Rhodenbaugh was placed on paid administrative leave last fall as the school investigated what it called “team management allegations.” The school wouldn’t and hasn’t given any further details on Rhodenbaugh’s situation, and our Sunshine Law request for disciplinary or investigative records was denied. But The Kansas City Star reported last fall that Rhodenbaugh was under investigation by the school’s Title IX office after “multiple current or former members of the women’s swim team came forward with issues about Rhodenbaugh’s management of female athletes.”

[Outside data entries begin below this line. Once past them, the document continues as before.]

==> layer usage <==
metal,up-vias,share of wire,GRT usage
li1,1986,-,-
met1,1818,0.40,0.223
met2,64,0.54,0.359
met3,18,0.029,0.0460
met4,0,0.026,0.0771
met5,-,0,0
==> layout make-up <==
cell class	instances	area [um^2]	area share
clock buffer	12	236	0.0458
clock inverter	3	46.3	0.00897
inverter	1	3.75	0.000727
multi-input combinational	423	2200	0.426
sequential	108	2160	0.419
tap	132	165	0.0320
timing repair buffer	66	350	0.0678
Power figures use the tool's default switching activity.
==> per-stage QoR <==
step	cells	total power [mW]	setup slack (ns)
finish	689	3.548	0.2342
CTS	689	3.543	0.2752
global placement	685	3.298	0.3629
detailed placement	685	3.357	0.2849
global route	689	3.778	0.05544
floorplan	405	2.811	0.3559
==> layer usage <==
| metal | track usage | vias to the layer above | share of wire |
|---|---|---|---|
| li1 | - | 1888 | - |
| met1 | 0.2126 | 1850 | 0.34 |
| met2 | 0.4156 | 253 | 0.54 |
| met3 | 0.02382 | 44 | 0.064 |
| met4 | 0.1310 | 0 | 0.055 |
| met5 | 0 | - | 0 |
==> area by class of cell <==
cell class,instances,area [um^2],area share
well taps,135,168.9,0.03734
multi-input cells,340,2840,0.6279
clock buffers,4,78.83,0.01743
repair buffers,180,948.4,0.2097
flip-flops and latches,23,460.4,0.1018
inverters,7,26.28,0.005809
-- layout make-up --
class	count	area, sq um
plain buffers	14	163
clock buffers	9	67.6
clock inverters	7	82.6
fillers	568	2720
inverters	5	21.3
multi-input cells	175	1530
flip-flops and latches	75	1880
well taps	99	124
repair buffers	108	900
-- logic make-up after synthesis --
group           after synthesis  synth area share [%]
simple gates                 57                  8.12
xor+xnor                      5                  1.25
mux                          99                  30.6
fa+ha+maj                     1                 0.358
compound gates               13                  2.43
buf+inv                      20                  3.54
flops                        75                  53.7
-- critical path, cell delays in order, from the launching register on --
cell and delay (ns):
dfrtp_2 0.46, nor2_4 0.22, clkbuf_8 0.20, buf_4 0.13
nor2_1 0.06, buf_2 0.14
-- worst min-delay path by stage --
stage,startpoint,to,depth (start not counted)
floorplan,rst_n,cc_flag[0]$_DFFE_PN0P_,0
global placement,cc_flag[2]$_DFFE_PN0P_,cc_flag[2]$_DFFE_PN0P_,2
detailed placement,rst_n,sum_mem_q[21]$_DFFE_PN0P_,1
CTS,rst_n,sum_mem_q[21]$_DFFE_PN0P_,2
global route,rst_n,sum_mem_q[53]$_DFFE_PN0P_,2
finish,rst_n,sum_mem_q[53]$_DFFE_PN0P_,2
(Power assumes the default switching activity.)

The school named Grevers, then an associate head coach, to the role of interim head coach, and he led the men’s and women’s programs through the remainder of the 2018-2019 season. The school announced Grevers as its permanent head coach in a press release today. The release made brief mention of Rhodenbaugh, saying he had been suspended last October, and that “In accordance with the terms of his contract, he has been reassigned from his coaching position.” That reassignment appears to be a removal from the program, as Rhodenbaugh is no longer listed on the team’s roster.
Missouri didn’t seem to miss a beat in the pool with Grevers in charge, as the men’s team came up with their highest SEC finish in history: 2nd overall behind champion Florida. The women finished 7th as a team. On the men’s side, Mikel Schreuders won the first SEC event title in program history. The women ultimately placed 22nd at NCAAs and the men 11th.

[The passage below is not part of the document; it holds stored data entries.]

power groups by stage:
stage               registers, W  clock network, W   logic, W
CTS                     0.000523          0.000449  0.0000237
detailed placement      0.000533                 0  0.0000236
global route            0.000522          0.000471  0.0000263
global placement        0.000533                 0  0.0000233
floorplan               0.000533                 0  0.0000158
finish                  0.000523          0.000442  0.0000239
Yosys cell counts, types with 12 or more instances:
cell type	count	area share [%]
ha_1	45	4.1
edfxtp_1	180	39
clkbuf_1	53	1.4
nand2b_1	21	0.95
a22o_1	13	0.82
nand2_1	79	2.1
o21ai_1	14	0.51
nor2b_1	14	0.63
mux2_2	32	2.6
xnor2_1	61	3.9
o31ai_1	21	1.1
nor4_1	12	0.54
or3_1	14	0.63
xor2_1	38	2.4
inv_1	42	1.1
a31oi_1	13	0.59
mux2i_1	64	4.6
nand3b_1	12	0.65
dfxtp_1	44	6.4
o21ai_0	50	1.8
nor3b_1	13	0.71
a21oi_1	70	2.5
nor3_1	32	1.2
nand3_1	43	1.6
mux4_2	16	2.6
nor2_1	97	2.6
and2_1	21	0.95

His base salary will be $170,000, which is more than the $140,000 that the Columbia Tribute reports that Rhodenbaugh made in 2017-2018. Grevers will also receive a car as part of the deal. If either the men’s or women’s team finishes in the top 25, he receives a 5% raise, presuming the team had a multi-year APR of at least 930.

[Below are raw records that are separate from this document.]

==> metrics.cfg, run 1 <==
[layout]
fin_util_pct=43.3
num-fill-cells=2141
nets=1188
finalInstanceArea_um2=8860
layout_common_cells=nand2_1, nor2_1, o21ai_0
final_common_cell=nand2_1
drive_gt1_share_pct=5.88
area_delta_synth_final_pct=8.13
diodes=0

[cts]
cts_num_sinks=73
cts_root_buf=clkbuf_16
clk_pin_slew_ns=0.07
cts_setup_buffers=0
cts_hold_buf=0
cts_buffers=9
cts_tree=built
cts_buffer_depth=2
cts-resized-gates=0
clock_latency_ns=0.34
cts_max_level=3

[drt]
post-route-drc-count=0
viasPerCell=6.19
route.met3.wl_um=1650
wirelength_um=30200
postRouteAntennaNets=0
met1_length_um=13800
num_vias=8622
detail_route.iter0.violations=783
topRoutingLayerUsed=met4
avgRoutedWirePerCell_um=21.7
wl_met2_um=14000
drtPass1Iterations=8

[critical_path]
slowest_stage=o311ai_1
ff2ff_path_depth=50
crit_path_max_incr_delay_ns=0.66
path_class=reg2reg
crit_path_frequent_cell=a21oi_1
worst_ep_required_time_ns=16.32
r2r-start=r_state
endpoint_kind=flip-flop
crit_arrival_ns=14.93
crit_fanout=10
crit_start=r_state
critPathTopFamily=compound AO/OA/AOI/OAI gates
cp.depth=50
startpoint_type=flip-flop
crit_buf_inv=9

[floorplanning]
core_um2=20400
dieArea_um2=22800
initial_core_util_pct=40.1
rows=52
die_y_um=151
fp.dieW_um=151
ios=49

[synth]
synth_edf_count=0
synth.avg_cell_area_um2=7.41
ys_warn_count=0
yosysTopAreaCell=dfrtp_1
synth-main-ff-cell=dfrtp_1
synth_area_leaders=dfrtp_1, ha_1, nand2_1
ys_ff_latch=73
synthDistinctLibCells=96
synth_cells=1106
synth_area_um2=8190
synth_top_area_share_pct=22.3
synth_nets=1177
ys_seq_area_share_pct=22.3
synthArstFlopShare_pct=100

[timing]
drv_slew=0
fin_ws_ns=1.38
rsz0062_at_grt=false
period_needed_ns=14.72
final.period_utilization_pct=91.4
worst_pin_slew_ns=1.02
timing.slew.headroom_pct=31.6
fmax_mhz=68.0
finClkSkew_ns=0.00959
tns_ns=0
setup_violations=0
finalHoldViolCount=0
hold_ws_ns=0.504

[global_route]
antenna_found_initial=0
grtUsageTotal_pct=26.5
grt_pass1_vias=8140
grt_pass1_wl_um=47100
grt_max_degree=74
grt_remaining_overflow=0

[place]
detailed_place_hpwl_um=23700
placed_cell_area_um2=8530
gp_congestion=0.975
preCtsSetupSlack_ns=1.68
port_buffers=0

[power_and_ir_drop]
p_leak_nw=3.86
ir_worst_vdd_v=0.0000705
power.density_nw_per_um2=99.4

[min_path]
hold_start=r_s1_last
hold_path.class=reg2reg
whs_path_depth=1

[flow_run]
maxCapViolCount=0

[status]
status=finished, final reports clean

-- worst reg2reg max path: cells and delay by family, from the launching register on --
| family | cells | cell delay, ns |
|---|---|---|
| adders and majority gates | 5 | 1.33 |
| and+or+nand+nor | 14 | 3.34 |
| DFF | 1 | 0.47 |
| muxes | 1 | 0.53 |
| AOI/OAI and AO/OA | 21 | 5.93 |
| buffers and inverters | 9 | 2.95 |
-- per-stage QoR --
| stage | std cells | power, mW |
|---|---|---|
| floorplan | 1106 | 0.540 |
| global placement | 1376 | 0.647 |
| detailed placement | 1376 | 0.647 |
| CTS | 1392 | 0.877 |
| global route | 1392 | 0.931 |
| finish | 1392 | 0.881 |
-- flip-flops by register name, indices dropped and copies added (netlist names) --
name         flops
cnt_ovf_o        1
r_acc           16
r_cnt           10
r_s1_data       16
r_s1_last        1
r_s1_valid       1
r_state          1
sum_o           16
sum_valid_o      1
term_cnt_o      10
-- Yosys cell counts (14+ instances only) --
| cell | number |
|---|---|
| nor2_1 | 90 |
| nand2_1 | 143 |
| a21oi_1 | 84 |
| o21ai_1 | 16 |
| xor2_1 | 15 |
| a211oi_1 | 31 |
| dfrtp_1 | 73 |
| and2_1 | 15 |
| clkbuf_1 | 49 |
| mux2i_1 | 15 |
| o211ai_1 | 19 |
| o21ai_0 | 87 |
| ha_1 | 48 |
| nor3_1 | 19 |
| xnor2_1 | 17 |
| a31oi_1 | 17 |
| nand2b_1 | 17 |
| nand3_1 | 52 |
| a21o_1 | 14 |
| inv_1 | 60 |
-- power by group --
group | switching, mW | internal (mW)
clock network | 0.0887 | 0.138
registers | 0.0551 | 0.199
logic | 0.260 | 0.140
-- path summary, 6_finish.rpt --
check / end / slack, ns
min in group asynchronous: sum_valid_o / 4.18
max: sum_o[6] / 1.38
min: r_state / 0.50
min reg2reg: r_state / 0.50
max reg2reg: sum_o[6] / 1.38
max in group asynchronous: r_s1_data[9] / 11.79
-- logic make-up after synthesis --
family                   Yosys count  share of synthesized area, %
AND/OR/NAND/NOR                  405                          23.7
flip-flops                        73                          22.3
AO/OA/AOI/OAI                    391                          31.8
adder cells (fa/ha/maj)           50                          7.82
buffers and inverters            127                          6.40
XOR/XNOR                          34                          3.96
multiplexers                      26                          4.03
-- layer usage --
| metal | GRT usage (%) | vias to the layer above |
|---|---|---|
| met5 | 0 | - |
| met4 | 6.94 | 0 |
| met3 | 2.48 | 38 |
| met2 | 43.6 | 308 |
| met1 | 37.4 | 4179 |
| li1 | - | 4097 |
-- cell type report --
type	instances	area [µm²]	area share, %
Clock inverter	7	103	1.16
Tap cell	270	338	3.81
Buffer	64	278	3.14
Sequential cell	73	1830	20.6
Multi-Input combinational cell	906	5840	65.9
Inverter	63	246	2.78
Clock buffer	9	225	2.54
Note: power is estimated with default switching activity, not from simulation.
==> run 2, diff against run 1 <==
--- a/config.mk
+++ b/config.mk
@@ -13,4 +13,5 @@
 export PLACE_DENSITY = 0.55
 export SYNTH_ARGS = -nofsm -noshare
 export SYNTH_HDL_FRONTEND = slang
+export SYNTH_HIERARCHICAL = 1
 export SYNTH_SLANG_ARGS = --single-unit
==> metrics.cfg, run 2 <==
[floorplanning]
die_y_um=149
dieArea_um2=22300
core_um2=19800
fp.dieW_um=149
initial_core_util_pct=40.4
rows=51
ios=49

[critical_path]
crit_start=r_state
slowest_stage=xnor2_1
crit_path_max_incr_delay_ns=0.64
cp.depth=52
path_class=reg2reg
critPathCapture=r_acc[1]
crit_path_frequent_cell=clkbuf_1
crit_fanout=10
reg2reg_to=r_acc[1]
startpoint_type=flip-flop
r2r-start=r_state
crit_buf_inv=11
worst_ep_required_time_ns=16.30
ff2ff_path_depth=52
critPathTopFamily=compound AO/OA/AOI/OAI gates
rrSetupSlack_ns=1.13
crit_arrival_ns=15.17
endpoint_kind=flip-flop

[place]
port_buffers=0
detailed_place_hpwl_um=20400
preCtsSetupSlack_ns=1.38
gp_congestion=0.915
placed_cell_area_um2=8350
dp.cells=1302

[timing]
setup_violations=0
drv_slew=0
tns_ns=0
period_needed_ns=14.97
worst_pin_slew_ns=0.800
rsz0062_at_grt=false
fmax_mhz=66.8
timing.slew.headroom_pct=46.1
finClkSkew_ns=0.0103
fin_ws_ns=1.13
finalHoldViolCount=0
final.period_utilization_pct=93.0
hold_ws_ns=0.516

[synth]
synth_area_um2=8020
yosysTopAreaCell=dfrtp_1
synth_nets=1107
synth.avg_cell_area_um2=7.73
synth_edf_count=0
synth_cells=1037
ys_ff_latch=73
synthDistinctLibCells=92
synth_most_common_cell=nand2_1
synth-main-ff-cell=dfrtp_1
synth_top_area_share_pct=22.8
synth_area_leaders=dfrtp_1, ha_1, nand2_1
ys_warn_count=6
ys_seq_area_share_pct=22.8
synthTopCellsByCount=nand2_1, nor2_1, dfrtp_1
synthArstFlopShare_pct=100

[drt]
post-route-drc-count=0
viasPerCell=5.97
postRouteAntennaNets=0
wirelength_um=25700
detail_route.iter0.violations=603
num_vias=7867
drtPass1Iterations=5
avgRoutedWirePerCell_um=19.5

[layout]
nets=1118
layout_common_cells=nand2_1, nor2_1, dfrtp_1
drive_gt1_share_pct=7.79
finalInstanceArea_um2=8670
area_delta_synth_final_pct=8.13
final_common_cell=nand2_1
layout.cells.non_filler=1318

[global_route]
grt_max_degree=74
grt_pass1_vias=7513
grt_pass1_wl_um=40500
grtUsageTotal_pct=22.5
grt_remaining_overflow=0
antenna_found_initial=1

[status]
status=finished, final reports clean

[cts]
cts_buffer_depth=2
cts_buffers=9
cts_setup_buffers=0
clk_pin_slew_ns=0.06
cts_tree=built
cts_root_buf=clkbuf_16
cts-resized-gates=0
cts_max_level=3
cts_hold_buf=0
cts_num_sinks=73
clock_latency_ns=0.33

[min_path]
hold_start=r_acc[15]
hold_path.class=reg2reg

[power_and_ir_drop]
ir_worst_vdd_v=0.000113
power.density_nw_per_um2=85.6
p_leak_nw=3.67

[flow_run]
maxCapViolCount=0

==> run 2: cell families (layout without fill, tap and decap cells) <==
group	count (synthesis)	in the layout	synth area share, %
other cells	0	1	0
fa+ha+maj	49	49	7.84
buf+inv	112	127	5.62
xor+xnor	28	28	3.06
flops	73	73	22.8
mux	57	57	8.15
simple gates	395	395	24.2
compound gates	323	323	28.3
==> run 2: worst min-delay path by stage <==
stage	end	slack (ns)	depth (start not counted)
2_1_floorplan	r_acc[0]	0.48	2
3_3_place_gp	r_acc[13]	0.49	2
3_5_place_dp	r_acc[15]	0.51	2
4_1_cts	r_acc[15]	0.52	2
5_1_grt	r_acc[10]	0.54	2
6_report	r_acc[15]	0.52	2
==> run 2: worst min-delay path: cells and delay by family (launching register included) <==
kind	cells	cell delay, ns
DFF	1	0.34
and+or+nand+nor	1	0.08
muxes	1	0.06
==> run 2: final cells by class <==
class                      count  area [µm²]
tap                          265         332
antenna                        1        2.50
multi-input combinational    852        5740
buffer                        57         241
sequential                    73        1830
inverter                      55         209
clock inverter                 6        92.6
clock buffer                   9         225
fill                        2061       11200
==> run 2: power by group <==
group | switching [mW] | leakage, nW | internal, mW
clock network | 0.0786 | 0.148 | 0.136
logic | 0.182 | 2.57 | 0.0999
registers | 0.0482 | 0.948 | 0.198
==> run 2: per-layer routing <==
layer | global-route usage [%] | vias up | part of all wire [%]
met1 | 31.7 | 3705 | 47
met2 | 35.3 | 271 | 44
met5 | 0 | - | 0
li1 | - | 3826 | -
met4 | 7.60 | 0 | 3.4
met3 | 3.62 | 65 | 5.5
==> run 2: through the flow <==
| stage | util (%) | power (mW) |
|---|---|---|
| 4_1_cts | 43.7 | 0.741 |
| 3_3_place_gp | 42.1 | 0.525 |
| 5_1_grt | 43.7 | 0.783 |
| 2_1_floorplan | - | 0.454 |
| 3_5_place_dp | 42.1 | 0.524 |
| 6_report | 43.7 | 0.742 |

Grevers has coached at Missouri since 2010, and Missouri calls him the program’s “lead sprint coach.” He was only recently promoted to associate head coach – during the 2017-2018 season. He’s the older brother of Olympian (and still-active professional swimmer) Matt Grevers, and has also coached at Northwestern University (in a volunteer capacity) and the Wildcat Aquatics club in Evanston, Illinois.